= Task prompt =
The records follow. Print, word for word, the first line through the "export CELL_PAD_IN_SITES_DETAIL_PLACEMENT = 1" line.

= Input records =
● ● ● ● ●
[config.mk]
export PLATFORM = sky130hd
export DESIGN_NAME = spgd_update
export DESIGN_NICKNAME = d
export VERILOG_FILES = /design/src/rtl/spgd_pkg.sv /design/src/rtl/spgd_channel.sv /design/src/rtl/spgd_update.sv
export SDC_FILE = /design/constraint.sdc
export NUM_CORES = 1
export LEC_CHECK = 0
export ABC_CLOCK_PERIOD_IN_PS = 6000
export CAP_MARGIN = 20
export CELL_PAD_IN_SITES_DETAIL_PLACEMENT = 1
export CELL_PAD_IN_SITES_GLOBAL_PLACEMENT = 1
export CORE_MARGIN = 1.5
export CORE_UTILIZATION = 46
export CTS_BUF_LIST = sky130_fd_sc_hd__clkbuf_8
export CTS_CLUSTER_DIAMETER = 150
export DETAILED_ROUTE_END_ITERATION = 8
export PLACE_DENSITY = 0.91
export RECOVER_POWER = 25
export SYNTH_ARGS = -nofsm -noshare
export SYNTH_HDL_FRONTEND = slang
export SYNTH_SLANG_ARGS = --single-unit
[constraint.sdc]
create_clock -name clk -period 6 [get_ports clk]
set_clock_uncertainty 0.2 [all_clocks]
set_input_delay 1.2 -clock clk [delete_from_list [all_inputs] [get_ports clk]]
set_output_delay 1.2 -clock clk [all_outputs]
set_load 0.03 [all_outputs]
## src/rtl/dct_dma_sched.sv

```systemverilog
// dct_dma_sched: splits one host DMA job into beat-aligned chunks and
// issues lock-stepped read/write DMA starts, advancing once both engines finish.
module dct_dma_sched #(
    parameter int ADDR_W     = 32,
    parameter int BEAT_BYTES = 32
) (
    input  logic              ap_clk,
    input  logic              ap_rst_n,
    input  logic              job_start,
    input  logic              job_abort,
    input  logic [ADDR_W-1:0] src_addr,
    input  logic [ADDR_W-1:0] dst_addr,
    input  logic [ADDR_W-1:0] total_byte,
    input  logic [ADDR_W-1:0] chunk_byte,
    output logic              busy,
    output logic              job_done,
    output logic              aborted,
    output logic [15:0]       chunk_cnt,
    output logic              rd_start,
    output logic [ADDR_W-1:0] rd_mem,
    output logic [ADDR_W-1:0] rd_byte,
    input  logic              rd_done,
    output logic              wr_start,
    output logic [ADDR_W-1:0] wr_mem,
    output logic [ADDR_W-1:0] wr_byte,
    input  logic              wr_done
);
    typedef enum logic [2:0] {IDLE, ISSUE, WAIT, NEXT, DONE} state_t;
    localparam logic [ADDR_W-1:0] MASK = ~ADDR_W'(BEAT_BYTES - 1);
    state_t state, state_n;
    logic [ADDR_W-1:0] total_t, chunk_t, chunk_eff, chunk, remain, remain_n, issue_len;
    logic rd_f, wr_f, abort_p, rd_hit, wr_hit, abort_n;
    always_comb begin
        total_t   = total_byte & MASK;
        chunk_t   = chunk_byte & MASK;
        chunk_eff = (chunk_t == '0) ? total_t : chunk_t;
        remain_n  = remain - rd_byte;
        rd_hit    = rd_f | rd_done;
        wr_hit    = wr_f | wr_done;
        abort_n   = abort_p | job_abort;
        // chunk length for the ISSUE being entered: fresh job or the remainder after NEXT
        issue_len = (state == IDLE) ? ((chunk_eff < total_t) ? chunk_eff : total_t)
                                    : ((chunk < remain_n) ? chunk : remain_n);
        state_n   = state;
        case (state)
            IDLE:    if (job_start) state_n = (total_t != '0) ? ISSUE : DONE;
            ISSUE:   state_n = WAIT;
            WAIT:    if (rd_hit && wr_hit) state_n = NEXT;
            NEXT:    state_n = (remain_n == '0 || abort_n) ? DONE : ISSUE;
            default: state_n = IDLE;
        endcase
    end
    always_ff @(posedge ap_clk or negedge ap_rst_n) begin
        if (!ap_rst_n) begin
            state     <= IDLE;
            busy      <= 1'b0;
            job_done  <= 1'b0;
            aborted   <= 1'b0;
            chunk_cnt <= '0;
            rd_start  <= 1'b0;
            wr_start  <= 1'b0;
            rd_mem    <= '0;
            wr_mem    <= '0;
            rd_byte   <= '0;
            wr_byte   <= '0;
            chunk     <= '0;
            remain    <= '0;
            rd_f      <= 1'b0;
            wr_f      <= 1'b0;
            abort_p   <= 1'b0;
        end else begin
            state    <= state_n;
            busy     <= state_n != IDLE;
            rd_start <= state_n == ISSUE;
            wr_start <= state_n == ISSUE;
            job_done <= state_n == DONE;
            if (state == IDLE && job_start) begin
                chunk     <= chunk_eff;
                remain    <= total_t;
                chunk_cnt <= '0;
                aborted   <= 1'b0;
                abort_p   <= 1'b0;
                rd_f      <= 1'b0;
                wr_f      <= 1'b0;
            end
            // descriptors only move when a new chunk is issued, so DMAs may latch them any time
            if (state_n == ISSUE) begin
                rd_byte <= issue_len;
                wr_byte <= issue_len;
                rd_mem  <= (state == IDLE) ? src_addr : rd_mem + rd_byte;
                wr_mem  <= (state == IDLE) ? dst_addr : wr_mem + wr_byte;
            end
            if (state == ISSUE || state == WAIT) begin
                rd_f    <= rd_hit;
                wr_f    <= wr_hit;
                abort_p <= abort_n;
            end
            if (state == NEXT) begin
                remain    <= remain_n;
                chunk_cnt <= chunk_cnt + 16'd1;
                rd_f      <= 1'b0;
                wr_f      <= 1'b0;
            end
            if (state == NEXT && state_n == DONE) aborted <= abort_n;
        end
    end
endmodule

```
● ● ● ● ●
= Solution to this task =
[config.mk]
export PLATFORM = sky130hd
export DESIGN_NAME = spgd_update
export DESIGN_NICKNAME = d
export VERILOG_FILES = /design/src/rtl/spgd_pkg.sv /design/src/rtl/spgd_channel.sv /design/src/rtl/spgd_update.sv
export SDC_FILE = /design/constraint.sdc
export NUM_CORES = 1
export LEC_CHECK = 0
export ABC_CLOCK_PERIOD_IN_PS = 6000
export CAP_MARGIN = 20
export CELL_PAD_IN_SITES_DETAIL_PLACEMENT = 1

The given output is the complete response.